GOAL OF THE EXERCISE:
Looking at the records below, say how many lines contain "before". Nothing else belongs in the answer.

* * *

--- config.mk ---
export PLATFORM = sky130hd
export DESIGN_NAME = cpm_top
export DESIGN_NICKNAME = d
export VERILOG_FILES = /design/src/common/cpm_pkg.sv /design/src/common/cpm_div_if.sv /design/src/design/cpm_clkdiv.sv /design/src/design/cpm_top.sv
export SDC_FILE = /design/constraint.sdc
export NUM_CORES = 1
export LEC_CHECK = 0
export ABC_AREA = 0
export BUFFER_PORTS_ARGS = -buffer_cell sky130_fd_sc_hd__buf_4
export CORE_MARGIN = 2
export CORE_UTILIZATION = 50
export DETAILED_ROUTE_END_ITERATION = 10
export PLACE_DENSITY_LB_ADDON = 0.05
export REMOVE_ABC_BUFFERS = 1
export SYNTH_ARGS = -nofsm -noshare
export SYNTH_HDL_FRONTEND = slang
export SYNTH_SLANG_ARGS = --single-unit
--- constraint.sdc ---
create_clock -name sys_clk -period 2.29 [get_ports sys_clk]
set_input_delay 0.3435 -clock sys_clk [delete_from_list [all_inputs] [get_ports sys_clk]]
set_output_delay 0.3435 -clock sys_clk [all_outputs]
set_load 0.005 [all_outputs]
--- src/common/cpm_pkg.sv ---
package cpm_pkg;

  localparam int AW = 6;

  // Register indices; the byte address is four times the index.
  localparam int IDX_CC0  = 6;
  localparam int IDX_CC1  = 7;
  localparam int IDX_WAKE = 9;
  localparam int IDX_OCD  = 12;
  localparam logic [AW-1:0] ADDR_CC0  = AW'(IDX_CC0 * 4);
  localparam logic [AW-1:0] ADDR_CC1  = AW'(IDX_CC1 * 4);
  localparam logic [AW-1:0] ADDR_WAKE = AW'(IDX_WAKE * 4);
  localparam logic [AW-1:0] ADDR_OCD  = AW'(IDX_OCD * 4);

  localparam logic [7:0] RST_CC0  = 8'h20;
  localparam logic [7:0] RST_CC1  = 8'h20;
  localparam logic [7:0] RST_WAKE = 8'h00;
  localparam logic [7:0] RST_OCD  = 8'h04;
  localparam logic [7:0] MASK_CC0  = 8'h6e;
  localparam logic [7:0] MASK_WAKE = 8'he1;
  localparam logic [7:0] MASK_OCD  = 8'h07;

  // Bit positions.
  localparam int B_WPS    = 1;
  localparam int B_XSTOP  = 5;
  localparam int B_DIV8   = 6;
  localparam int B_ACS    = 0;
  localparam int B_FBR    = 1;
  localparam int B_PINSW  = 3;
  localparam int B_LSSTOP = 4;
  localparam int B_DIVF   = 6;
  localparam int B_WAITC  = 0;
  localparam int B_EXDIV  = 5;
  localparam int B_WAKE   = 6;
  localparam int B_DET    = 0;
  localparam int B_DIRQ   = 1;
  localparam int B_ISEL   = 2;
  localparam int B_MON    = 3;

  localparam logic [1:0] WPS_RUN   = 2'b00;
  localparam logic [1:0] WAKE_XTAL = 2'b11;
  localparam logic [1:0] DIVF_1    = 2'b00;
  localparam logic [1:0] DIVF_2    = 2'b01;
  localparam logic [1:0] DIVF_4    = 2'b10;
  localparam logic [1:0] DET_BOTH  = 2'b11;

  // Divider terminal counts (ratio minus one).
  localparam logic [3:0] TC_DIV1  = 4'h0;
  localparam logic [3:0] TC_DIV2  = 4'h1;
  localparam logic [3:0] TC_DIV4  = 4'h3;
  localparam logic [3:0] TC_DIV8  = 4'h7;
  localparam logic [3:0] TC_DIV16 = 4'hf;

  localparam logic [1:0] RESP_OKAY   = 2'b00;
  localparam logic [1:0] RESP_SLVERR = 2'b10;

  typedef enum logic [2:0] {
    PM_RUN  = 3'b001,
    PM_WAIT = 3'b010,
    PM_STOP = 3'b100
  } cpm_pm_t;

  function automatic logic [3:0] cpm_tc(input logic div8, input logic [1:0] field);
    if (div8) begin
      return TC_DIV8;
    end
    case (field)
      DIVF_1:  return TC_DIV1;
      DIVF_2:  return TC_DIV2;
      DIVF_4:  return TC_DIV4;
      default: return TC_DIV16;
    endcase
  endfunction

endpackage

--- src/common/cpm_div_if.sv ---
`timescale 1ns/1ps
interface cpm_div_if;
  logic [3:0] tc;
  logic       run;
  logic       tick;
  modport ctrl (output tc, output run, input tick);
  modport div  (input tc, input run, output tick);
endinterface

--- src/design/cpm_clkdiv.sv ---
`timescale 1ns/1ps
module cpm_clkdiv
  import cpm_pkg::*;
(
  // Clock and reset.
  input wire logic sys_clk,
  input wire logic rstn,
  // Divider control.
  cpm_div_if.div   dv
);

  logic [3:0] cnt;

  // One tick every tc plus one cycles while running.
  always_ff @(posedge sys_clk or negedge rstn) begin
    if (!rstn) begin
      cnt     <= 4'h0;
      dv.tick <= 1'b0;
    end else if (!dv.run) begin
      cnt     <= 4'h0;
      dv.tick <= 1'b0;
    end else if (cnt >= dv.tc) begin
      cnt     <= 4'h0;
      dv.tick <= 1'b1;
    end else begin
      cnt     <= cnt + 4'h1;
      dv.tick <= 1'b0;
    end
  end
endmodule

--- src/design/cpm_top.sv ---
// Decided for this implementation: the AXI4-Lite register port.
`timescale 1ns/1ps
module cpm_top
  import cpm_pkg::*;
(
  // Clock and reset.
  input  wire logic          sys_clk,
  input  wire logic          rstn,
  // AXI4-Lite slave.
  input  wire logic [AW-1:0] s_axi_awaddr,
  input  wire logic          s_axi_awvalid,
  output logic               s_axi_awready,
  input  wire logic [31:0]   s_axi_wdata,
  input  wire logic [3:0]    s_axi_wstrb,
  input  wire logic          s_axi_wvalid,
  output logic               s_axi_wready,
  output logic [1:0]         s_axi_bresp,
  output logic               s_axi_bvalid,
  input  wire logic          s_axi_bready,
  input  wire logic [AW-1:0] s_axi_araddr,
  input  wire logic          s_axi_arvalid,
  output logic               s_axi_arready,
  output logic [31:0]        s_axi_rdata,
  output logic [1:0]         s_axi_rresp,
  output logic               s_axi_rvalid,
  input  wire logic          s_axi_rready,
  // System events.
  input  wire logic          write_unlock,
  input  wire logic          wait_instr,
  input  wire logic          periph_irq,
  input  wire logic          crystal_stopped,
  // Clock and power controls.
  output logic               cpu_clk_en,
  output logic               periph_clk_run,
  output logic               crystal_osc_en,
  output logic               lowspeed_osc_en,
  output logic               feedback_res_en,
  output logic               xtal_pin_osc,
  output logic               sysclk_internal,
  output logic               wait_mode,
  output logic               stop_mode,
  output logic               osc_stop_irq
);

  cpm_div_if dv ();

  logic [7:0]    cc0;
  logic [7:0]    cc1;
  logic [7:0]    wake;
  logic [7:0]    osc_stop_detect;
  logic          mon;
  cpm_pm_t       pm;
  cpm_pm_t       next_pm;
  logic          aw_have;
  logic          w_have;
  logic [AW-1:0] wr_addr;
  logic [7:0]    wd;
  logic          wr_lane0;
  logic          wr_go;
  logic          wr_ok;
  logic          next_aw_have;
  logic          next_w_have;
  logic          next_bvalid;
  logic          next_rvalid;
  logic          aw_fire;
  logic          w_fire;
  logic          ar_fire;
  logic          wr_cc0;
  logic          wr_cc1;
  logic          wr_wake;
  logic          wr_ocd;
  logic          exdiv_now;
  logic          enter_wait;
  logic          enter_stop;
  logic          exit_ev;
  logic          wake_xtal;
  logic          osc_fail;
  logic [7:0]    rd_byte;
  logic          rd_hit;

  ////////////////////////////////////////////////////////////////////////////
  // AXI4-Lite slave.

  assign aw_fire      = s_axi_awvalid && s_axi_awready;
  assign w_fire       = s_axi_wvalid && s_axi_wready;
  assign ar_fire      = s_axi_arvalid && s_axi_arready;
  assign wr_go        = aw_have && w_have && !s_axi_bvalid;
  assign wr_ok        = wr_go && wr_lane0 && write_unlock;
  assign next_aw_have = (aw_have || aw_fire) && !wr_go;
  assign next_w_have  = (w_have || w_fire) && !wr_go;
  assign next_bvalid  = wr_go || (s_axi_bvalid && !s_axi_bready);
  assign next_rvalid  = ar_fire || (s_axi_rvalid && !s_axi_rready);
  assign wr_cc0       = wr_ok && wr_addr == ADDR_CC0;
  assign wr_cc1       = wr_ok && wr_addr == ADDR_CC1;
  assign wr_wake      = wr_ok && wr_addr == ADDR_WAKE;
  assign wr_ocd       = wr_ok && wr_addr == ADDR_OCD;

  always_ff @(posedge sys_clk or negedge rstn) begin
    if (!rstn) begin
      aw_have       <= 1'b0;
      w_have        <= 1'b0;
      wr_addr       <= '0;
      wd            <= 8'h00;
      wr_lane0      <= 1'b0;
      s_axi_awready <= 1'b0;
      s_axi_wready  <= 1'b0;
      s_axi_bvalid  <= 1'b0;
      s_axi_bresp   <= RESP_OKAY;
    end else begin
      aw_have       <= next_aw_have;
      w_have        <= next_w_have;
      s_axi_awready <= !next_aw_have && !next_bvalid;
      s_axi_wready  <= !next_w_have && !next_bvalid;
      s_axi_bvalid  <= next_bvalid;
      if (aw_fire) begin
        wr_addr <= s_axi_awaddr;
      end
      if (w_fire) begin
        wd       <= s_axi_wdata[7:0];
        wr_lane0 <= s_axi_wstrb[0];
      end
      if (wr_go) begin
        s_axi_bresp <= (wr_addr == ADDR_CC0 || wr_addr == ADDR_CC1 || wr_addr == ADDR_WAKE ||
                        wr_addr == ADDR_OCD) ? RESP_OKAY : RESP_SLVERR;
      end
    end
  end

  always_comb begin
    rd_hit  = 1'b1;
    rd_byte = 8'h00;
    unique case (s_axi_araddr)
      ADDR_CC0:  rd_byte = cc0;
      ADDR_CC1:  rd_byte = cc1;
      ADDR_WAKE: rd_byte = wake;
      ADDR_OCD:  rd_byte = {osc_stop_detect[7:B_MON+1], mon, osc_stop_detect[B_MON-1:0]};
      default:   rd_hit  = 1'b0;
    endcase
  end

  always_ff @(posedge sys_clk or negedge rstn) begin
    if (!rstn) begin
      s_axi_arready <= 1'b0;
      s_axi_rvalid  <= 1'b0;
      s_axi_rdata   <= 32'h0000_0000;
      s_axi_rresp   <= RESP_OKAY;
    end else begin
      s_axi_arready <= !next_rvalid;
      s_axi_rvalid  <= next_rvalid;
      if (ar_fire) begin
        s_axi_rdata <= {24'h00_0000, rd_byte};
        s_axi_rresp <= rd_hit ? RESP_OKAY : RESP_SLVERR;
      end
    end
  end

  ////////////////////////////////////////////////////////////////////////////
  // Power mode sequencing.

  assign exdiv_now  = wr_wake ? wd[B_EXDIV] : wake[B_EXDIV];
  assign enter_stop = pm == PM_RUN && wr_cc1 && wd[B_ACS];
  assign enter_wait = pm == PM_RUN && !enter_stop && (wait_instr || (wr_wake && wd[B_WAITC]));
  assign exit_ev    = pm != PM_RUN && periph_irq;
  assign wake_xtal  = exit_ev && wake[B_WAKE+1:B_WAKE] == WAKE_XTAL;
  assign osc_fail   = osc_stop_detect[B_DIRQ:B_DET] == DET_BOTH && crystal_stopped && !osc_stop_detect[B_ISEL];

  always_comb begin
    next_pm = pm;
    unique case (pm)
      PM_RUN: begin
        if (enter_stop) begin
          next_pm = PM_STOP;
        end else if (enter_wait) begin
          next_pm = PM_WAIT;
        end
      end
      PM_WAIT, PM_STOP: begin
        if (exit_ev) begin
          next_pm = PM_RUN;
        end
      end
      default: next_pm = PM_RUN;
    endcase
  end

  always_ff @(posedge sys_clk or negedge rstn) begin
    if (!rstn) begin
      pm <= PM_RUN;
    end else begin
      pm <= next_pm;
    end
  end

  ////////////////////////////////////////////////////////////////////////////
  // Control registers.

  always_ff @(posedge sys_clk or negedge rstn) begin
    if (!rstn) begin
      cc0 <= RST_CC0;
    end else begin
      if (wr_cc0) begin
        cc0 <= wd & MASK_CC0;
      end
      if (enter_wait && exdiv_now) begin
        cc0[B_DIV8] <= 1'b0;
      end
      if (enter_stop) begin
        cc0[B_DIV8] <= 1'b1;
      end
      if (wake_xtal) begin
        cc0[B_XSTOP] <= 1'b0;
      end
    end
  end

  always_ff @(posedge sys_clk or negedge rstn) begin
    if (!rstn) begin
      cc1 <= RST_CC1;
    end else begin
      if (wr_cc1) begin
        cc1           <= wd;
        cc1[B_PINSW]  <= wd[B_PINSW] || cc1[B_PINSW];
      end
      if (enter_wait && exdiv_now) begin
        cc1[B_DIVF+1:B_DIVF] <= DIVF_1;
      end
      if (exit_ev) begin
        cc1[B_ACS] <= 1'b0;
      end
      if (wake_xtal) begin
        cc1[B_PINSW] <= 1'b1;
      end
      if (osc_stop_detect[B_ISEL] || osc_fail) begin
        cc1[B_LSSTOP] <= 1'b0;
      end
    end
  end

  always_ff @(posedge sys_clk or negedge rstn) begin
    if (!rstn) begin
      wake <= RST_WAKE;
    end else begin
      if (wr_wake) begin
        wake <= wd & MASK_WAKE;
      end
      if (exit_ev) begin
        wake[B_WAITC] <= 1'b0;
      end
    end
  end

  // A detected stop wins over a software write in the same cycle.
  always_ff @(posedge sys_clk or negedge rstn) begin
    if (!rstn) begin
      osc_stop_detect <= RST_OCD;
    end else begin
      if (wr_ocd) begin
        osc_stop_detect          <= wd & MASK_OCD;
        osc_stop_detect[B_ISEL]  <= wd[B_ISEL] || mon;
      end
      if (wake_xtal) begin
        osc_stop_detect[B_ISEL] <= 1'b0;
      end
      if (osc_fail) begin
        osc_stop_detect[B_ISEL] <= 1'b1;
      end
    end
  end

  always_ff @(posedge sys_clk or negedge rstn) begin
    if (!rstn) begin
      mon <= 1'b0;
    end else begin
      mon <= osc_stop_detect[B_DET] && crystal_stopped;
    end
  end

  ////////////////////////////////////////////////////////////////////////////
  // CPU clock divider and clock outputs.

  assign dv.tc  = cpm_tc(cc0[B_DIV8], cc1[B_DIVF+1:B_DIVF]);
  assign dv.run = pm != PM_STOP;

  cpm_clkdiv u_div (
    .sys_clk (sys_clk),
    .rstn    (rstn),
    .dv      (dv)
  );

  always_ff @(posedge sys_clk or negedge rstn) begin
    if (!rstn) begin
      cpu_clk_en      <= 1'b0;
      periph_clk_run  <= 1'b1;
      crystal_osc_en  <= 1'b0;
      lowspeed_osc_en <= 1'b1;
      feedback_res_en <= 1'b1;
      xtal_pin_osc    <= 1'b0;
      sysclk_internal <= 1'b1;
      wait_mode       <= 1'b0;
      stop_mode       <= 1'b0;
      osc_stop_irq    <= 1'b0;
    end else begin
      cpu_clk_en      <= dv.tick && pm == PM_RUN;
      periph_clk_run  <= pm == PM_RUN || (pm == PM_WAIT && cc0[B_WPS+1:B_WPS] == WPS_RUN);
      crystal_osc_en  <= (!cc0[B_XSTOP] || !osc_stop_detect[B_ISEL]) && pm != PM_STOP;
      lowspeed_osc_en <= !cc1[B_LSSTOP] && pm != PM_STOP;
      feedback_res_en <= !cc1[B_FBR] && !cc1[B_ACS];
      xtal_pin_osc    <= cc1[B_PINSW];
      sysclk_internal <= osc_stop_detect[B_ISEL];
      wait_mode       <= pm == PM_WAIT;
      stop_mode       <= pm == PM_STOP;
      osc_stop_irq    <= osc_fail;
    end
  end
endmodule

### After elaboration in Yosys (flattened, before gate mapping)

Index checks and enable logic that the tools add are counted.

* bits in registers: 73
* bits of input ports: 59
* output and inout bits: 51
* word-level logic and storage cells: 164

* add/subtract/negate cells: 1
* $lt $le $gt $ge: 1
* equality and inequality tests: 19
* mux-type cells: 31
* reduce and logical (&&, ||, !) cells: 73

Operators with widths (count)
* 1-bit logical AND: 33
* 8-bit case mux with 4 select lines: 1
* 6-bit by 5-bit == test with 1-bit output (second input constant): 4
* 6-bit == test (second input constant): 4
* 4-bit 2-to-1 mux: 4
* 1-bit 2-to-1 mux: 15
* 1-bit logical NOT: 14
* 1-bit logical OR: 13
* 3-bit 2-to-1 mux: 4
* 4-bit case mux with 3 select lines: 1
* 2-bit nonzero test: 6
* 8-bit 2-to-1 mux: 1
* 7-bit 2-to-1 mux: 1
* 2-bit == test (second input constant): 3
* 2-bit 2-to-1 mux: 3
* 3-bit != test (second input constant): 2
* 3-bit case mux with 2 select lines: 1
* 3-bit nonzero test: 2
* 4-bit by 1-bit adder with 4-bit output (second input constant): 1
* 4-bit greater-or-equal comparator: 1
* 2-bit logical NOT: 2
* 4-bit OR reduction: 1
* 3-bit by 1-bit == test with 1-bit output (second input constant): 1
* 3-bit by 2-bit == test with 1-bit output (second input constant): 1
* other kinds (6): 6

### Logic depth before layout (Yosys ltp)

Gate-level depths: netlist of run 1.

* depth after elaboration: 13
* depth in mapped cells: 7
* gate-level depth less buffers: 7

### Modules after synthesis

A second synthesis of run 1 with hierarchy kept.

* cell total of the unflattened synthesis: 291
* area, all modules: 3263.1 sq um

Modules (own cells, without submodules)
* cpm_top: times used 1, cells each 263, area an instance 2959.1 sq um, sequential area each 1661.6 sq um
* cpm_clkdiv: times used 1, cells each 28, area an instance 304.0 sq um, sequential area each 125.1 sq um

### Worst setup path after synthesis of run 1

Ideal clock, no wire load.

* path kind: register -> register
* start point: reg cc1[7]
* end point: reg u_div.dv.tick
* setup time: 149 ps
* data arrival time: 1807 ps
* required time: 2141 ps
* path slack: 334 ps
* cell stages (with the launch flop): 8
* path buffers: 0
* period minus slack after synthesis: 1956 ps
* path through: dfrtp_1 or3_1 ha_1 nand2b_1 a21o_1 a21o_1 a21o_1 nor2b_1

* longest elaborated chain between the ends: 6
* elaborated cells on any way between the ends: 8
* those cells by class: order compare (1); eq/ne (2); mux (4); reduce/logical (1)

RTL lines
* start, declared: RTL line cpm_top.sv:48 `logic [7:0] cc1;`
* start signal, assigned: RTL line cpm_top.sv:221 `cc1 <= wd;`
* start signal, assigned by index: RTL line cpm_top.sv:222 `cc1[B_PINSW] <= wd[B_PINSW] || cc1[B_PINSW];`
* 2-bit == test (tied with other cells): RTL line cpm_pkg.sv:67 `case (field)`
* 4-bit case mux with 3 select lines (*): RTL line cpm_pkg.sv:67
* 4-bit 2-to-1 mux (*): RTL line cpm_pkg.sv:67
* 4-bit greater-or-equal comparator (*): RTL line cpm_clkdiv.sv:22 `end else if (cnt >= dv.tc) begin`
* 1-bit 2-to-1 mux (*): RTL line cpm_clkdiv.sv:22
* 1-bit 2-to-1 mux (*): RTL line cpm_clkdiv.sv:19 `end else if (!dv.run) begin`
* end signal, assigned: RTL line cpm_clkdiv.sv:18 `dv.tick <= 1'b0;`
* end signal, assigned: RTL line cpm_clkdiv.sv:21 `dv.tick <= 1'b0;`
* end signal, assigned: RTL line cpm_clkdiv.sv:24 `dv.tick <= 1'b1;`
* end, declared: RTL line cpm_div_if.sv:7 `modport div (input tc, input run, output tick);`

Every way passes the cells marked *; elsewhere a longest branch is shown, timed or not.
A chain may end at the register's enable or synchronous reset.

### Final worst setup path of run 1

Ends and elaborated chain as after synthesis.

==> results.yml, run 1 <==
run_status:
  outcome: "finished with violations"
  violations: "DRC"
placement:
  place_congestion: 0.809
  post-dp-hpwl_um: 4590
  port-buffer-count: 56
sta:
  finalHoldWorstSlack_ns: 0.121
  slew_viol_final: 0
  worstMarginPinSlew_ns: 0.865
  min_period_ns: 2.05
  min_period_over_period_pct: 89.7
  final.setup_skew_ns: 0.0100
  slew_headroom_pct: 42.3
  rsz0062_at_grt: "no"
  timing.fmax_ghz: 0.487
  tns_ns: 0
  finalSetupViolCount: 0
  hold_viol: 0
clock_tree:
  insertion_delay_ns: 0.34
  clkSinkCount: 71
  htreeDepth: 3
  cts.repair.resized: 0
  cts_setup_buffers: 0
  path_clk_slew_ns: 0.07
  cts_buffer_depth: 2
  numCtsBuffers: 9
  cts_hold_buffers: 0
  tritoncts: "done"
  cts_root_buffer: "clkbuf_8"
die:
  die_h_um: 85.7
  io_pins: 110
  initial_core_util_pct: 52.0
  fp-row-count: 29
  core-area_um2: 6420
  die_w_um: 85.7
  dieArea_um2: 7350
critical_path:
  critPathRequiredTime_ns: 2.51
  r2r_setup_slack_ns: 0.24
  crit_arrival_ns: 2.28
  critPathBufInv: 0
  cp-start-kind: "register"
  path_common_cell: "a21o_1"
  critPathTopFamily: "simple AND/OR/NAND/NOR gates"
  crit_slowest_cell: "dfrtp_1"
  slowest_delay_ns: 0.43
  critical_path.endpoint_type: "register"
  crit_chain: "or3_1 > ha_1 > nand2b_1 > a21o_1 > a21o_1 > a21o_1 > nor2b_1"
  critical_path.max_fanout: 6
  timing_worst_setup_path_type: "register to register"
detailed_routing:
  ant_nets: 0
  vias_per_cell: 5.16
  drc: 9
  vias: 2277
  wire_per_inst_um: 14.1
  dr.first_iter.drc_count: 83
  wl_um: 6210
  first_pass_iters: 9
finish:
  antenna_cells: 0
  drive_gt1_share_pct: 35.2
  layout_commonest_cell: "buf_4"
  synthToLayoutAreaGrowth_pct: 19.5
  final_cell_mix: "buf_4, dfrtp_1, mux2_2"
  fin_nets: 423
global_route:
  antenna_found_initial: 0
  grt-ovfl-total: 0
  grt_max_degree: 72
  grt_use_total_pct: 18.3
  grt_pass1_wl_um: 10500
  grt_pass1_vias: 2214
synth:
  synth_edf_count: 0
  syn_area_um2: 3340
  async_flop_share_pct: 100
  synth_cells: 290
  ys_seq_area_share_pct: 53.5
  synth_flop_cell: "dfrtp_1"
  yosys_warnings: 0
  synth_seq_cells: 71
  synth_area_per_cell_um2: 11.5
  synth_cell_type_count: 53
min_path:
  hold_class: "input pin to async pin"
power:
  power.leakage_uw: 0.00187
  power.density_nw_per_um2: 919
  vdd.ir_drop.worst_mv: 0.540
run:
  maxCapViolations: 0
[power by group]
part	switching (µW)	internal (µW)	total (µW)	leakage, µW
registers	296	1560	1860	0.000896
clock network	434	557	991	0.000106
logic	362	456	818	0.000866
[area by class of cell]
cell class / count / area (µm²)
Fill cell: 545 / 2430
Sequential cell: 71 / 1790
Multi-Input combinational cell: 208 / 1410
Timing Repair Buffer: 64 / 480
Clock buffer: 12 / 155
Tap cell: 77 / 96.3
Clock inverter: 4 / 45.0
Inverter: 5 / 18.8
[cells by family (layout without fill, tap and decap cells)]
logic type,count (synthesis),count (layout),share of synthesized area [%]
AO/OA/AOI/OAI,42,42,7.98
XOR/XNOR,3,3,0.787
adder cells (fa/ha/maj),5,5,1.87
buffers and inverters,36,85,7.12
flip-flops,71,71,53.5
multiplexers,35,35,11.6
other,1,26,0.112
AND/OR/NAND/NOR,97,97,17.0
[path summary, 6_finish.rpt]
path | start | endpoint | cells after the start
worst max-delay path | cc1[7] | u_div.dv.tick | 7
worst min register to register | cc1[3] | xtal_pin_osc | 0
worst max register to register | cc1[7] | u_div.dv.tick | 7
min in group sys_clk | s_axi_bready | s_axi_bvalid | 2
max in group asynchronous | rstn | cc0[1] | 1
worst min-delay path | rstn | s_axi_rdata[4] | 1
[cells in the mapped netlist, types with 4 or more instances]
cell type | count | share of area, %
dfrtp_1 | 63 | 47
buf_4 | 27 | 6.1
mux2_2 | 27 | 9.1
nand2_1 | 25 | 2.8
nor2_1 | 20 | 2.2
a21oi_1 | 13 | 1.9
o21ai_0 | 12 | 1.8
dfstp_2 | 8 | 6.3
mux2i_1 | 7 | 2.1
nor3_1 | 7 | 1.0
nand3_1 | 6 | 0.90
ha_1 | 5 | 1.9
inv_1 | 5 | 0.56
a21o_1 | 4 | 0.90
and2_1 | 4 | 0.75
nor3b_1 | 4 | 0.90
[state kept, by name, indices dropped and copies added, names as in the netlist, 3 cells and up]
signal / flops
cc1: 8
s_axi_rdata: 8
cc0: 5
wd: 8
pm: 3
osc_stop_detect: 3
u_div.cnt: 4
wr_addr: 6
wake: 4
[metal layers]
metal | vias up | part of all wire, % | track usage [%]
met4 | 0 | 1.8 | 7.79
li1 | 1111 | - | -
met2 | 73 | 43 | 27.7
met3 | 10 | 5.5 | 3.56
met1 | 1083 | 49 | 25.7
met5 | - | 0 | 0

* * *

OUTPUT OF THE EXERCISE:
2